Berlin/Kundus. Bei einem von der Bundeswehr angeforderten Nato-Luftangriff in der nordafghanischen Provinz Kundus sind bis zu 90 Menschen getötet worden. Das verlautete aus afghanischen Polizeikreisen, nach deren Angaben bis zu 40 Zivilpersonen unter den Toten waren.

Der Nato-Luftangriff auf zwei von Taliban-Kämpfern entführte Tanklaster im Norden Afghanistans ist von der Bundeswehr angefordert worden. Der Kommandeur des deutschen Wiederaufbauteams (PRT) in Kundus habe «aufgrund des Lagebilds eine sehr wohl abgewogene Entscheidung gefällt», sagte ein Sprecher des Bundesverteidigungsministeriums am Freitag in Berlin. Die beiden Tanklaster seien in der Nacht zu Freitag um 1.50 Uhr Ortszeit an einem fingierten Checkpoint gekapert worden.

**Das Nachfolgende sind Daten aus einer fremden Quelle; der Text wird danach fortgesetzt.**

--- src/dmx_pkg.sv ---
// ----------------------------------------------------------------------------
// dmx_pkg
// Shared constants, codes and types of the distributed mutex request node.
// ----------------------------------------------------------------------------
package dmx_pkg;

  localparam int DefNodes   = 8;
  localparam int DefSeqBits = 16;
  localparam int IdW        = 3;
  localparam int SeqInW     = 16;
  localparam int EmitMax    = 8;

  // input actions
  localparam logic [1:0] ActInvoke  = 2'd0;
  localparam logic [1:0] ActRequest = 2'd1;
  localparam logic [1:0] ActReply   = 2'd2;
  localparam logic [1:0] ActFinish  = 2'd3;

  // outgoing message kinds
  localparam logic [1:0] KindRequest = 2'd0;
  localparam logic [1:0] KindReply   = 2'd1;
  localparam logic [1:0] KindFlush   = 2'd2;

  typedef enum logic [1:0] {
    QOpHold,
    QOpLoad,
    QOpInsert,
    QOpShift
  } q_op_e;

  typedef enum logic [1:0] {
    CellHold,
    CellKey,
    CellLeft,
    CellRight
  } cell_op_e;

  typedef struct packed {
    logic           full;
    logic           nonempty;
    logic           head_le;
    logic [IdW-1:0] head_id;
  } q_stat_t;

endpackage

--- src/dmx_cell.sv ---
// ----------------------------------------------------------------------------
// dmx_cell
// One slot of the sorted request queue: holds (seq, id), compares it with the
// key and takes the key or a neighbor's entry as told.
// ----------------------------------------------------------------------------
module dmx_cell #(
  parameter int SeqBits = dmx_pkg::DefSeqBits
) (
  input  logic                     clk_i,
  input  dmx_pkg::cell_op_e        op_i,
  input  logic [SeqBits-1:0]       key_seq_i,
  input  logic [dmx_pkg::IdW-1:0]  key_id_i,
  input  logic [SeqBits-1:0]       left_seq_i,
  input  logic [dmx_pkg::IdW-1:0]  left_id_i,
  input  logic [SeqBits-1:0]       right_seq_i,
  input  logic [dmx_pkg::IdW-1:0]  right_id_i,
  input  logic                     valid_i,
  output logic [SeqBits-1:0]       seq_o,
  output logic [dmx_pkg::IdW-1:0]  id_o,
  output logic                     le_o
);
  import dmx_pkg::*;

  logic [SeqBits-1:0] seq_q, seq_d;
  logic [IdW-1:0]     id_q, id_d;

  always_comb begin
    unique case (op_i)
      CellHold: begin
        seq_d = seq_q;
        id_d  = id_q;
      end
      CellKey: begin
        seq_d = key_seq_i;
        id_d  = key_id_i;
      end
      CellLeft: begin
        seq_d = left_seq_i;
        id_d  = left_id_i;
      end
      CellRight: begin
        seq_d = right_seq_i;
        id_d  = right_id_i;
      end
      default: begin
        seq_d = seq_q;
        id_d  = id_q;
      end
    endcase
  end

  always_ff @(posedge clk_i) begin
    seq_q <= seq_d;
    id_q  <= id_d;
  end

  // entry does not outrank the key
  assign le_o  = valid_i && ((seq_q < key_seq_i) || ((seq_q == key_seq_i) && (id_q <= key_id_i)));
  assign seq_o = seq_q;
  assign id_o  = id_q;

endmodule

--- src/dmx_queue.sv ---
// ----------------------------------------------------------------------------
// dmx_queue
// Sorted request queue built as a row of cells with a fill count. Loads a first
// key, inserts a key in order and drops the head one position per cycle.
// ----------------------------------------------------------------------------
module dmx_queue #(
  parameter int Nodes   = dmx_pkg::DefNodes,
  parameter int SeqBits = dmx_pkg::DefSeqBits
) (
  input  logic                     clk_i,
  input  logic                     rst_ni,
  input  dmx_pkg::q_op_e           op_i,
  input  logic [SeqBits-1:0]       key_seq_i,
  input  logic [dmx_pkg::IdW-1:0]  key_id_i,
  output dmx_pkg::q_stat_t         stat_o
);
  import dmx_pkg::*;

  localparam int CntW = $clog2(Nodes + 1);

  logic [CntW-1:0]    count_q, count_d;
  logic [SeqBits-1:0] seq_w [Nodes];
  logic [IdW-1:0]     id_w  [Nodes];
  logic [Nodes-1:0]   le_w;
  logic [Nodes-1:0]   valid_w;
  cell_op_e           cop_w [Nodes];

  for (genvar k = 0; k < Nodes; k++) begin : g_cell
    logic [SeqBits-1:0] lseq, rseq;
    logic [IdW-1:0]     lid, rid;
    logic               left_le;

    assign valid_w[k] = count_q > CntW'(k);

    if (k == 0) begin : g_first
      assign lseq    = key_seq_i;
      assign lid     = key_id_i;
      assign left_le = 1'b1;
    end else begin : g_inner
      assign lseq    = seq_w[k-1];
      assign lid     = id_w[k-1];
      assign left_le = le_w[k-1];
    end

    if (k == Nodes - 1) begin : g_last
      assign rseq = seq_w[k];
      assign rid  = id_w[k];
    end else begin : g_more
      assign rseq = seq_w[k+1];
      assign rid  = id_w[k+1];
    end

    always_comb begin
      unique case (op_i)
        QOpHold:   cop_w[k] = CellHold;
        QOpLoad:   cop_w[k] = (k == 0) ? CellKey : CellHold;
        QOpInsert: begin
          // entries ahead of the key stay, the slot after them takes the key
          if (le_w[k])      cop_w[k] = CellHold;
          else if (left_le) cop_w[k] = CellKey;
          else              cop_w[k] = CellLeft;
        end
        QOpShift:  cop_w[k] = CellRight;
        default:   cop_w[k] = CellHold;
      endcase
    end

    dmx_cell #(
      .SeqBits(SeqBits)
    ) u_cell (
      .clk_i      (clk_i),
      .op_i       (cop_w[k]),
      .key_seq_i  (key_seq_i),
      .key_id_i   (key_id_i),
      .left_seq_i (lseq),
      .left_id_i  (lid),
      .right_seq_i(rseq),
      .right_id_i (rid),
      .valid_i    (valid_w[k]),
      .seq_o      (seq_w[k]),
      .id_o       (id_w[k]),
      .le_o       (le_w[k])
    );
  end

  always_comb begin
    unique case (op_i)
      QOpHold:   count_d = count_q;
      QOpLoad:   count_d = CntW'(1);
      QOpInsert: count_d = count_q + CntW'(1);
      QOpShift:  count_d = count_q - CntW'(1);
      default:   count_d = count_q;
    endcase
  end

  always_ff @(posedge clk_i or negedge rst_ni) begin
    if (!rst_ni) begin
      count_q <= '0;
    end else begin
      count_q <= count_d;
    end
  end

  assign stat_o.full     = (count_q == CntW'(Nodes));
  assign stat_o.nonempty = (count_q != '0);
  assign stat_o.head_le  = le_w[0];
  assign stat_o.head_id  = id_w[0];

endmodule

Nachdem sie sich beim Versuch, einen Fluss zu durchqueren, auf einer Sandbank festgefahren hätten, seien sie um 2.30 Uhr Ortszeit aus der Luft bekämpft worden.

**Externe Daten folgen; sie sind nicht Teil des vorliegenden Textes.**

**config.mk**
```make
export PLATFORM = sky130hd
export DESIGN_NAME = vibration_feature_tracker_core_flat
export DESIGN_NICKNAME = d
export VERILOG_FILES = /design/src/sv/vft_pkg.sv /design/src/sv/vft_if.sv /design/src/sv/vft_ctrl.sv /design/src/sv/vft_dp.sv /design/src/sv/vibration_feature_tracker_core.sv /design/src/flat_wrapper.sv
export SDC_FILE = /design/constraint.sdc
export NUM_CORES = 2
export LEC_CHECK = 0
export BUFFER_PORTS_ARGS = -buffer_cell sky130_fd_sc_hd__buf_2
export CAP_MARGIN = 20
export CORE_AREA = 2 2 306 308
export DETAILED_ROUTE_END_ITERATION = 7
export DIE_AREA = 0 0 308 310
export HOLD_SLACK_MARGIN = 0.02
export MAX_ROUTING_LAYER = met4
export PLACE_DENSITY = 0.69
export SYNTH_ARGS = -nofsm -noshare
export SYNTH_HDL_FRONTEND = slang
export SYNTH_SLANG_ARGS = --single-unit
export TNS_END_PERCENT = 100
```
**constraint.sdc**
```tcl
create_clock -name clk_i -period 10.1 [get_ports clk_i]
set_input_delay 2.02 -clock clk_i [delete_from_list [all_inputs] [get_ports clk_i]]
set_output_delay 2.02 -clock clk_i [all_outputs]
set_load 0.02 [all_outputs]
```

Der Sprecher sagte zu Berichten, wonach viele Zivilisten unter den Opfern seien, nach der bisherigen Erkenntnislage seien «vermutlich keine Unbeteiligten» bei dem Angriff ums Leben gekommen. Es werde davon ausgegangen, dass «fast alles gegnerische Kämpfer waren» oder zumindest «Beteiligte», die an den beiden Tanklastern tätig gewesen seien. Die Bundeswehr spricht von rund 50 getöteten Aufständischen.

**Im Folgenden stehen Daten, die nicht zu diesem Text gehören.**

$ cat src/rtl/mtt_pkg.sv
// ----------------------------------------------------------------------------
// Millisecond tick timer package
// Shared payload types, configuration codes and the prescaler table.
// ----------------------------------------------------------------------------
package mtt_pkg;

    localparam int TIMER_BITS_DEF = 8;
    localparam int MS_BITS_DEF    = 32;
    localparam int CNT_W          = 16;
    localparam int CFG_DATA_W     = 11;
    localparam int DIV_W          = 11;

    localparam logic [1:0] CMD_TICK   = 2'd0;
    localparam logic [1:0] CMD_PAUSE  = 2'd1;
    localparam logic [1:0] CMD_RESUME = 2'd2;

    localparam logic [1:0] REG_PRESCALE_SELECT = 2'd0;
    localparam logic [1:0] REG_COMPARE_TOP     = 2'd1;
    localparam logic [1:0] REG_US_PER_COUNT    = 2'd2;

    localparam logic [1:0]  RST_PRESCALE_SELECT = 2'd1;
    localparam logic [7:0]  RST_COMPARE_TOP     = 8'd249;
    localparam logic [10:0] RST_US_PER_COUNT    = 11'd4;

    typedef struct packed {
        logic [1:0]  cmd;
        logic [15:0] comp_ticks;
    } t_in;

    typedef struct packed {
        logic [31:0] ms_count;
        logic [31:0] micros;
        logic        running;
    } t_out;

    typedef struct packed {
        logic [1:0]  prescale_select;
        logic [7:0]  compare_top;
        logic [10:0] us_per_count;
    } t_cfg;

    typedef struct packed {
        logic [31:0]      ms32;
        logic [CNT_W-1:0] count;
        logic             running;
    } t_snap;

    function automatic logic [DIV_W-1:0] prescale_div(input logic [1:0] sel);
        logic [DIV_W-1:0] d;
        case (sel)
            2'd0:    d = 11'd8;
            2'd1:    d = 11'd64;
            2'd2:    d = 11'd256;
            default: d = 11'd1024;
        endcase
        return d;
    endfunction

endpackage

Viele Tote bei Nato-Luftangriff in Kundus

Nach deutschen und afghanischen Angaben war der Luftangriff Folge der Entführung zweier Tanklastzüge durch Taliban-Kämpfer. Eine Drohne habe die Entführer verfolgt, mit der Kamera des unbemannten Flugzeugs seien 67 Taliban-Kämpfer gezählt worden, verlautete aus Bundeswehrkreisen in Kundus. Daraufhin habe die Bundeswehr einen US-Kampfjet angefordert.

Treffer seitens des US-Kampfjets ließen die beiden Tanklastzüge in einen riesigen Feuerball aufgehen. Aus afghanischen Polizeikreisen verlautete, bei den 40 zivilen Opfern handele es sich um Personen, die Treibstoff aus den Tankern abgezapft hätten. Aus den Bundeswehrkreisen in Kundus hieß es, die afghanische Polizei berge die Toten und leite die Untersuchung, die Bundeswehr sei daran nicht beteiligt. Aus Nato-Kreisen wurde bekannt, der Luftangriff auf die Tanklastzüge sei deshalb erfolgt, weil entführte Fahrzeuge dieser Art oft für Selbstmordanschläge verwendet würden.

Zehnjähriger Junge unter den Schwerverletzten

Die Aufständischen hatten nach Bundeswehr-Angaben die beiden Tanklastzüge an einem vorgetäuschten Kontrollpunkt gekapert, ungefähr sieben Kilometer südwestlich des Regionalen Wiederaufbauteams (Provincial Reconstruction Team, PRT) Kundus. Oberstleutnant Jörg Langer vom Einsatzführungskommando in Potsdam bestätigte Angaben über zivile Opfer ausdrücklich nicht. Der Direktor des Krankenhauses von Kundus, Humanjun Chmosch, sagte, es seien zwölf Personen mit schweren Verbrennungen eingeliefert worden. Ob es sich um Aufständische oder Zivilpersonen handele, könne er nicht sagen. Bei einem der Schwerverletzten handele es sich um einen zehnjährigen Jungen.

Für die Nato erklärte Christine Sidenstricker in Kabul, Nato-Kampfjets hätten die Tanklaster angegriffen und zerstört, nachdem ermittelt worden sei, dass sich keine Zivilisten in der Gegend aufgehalten hätten.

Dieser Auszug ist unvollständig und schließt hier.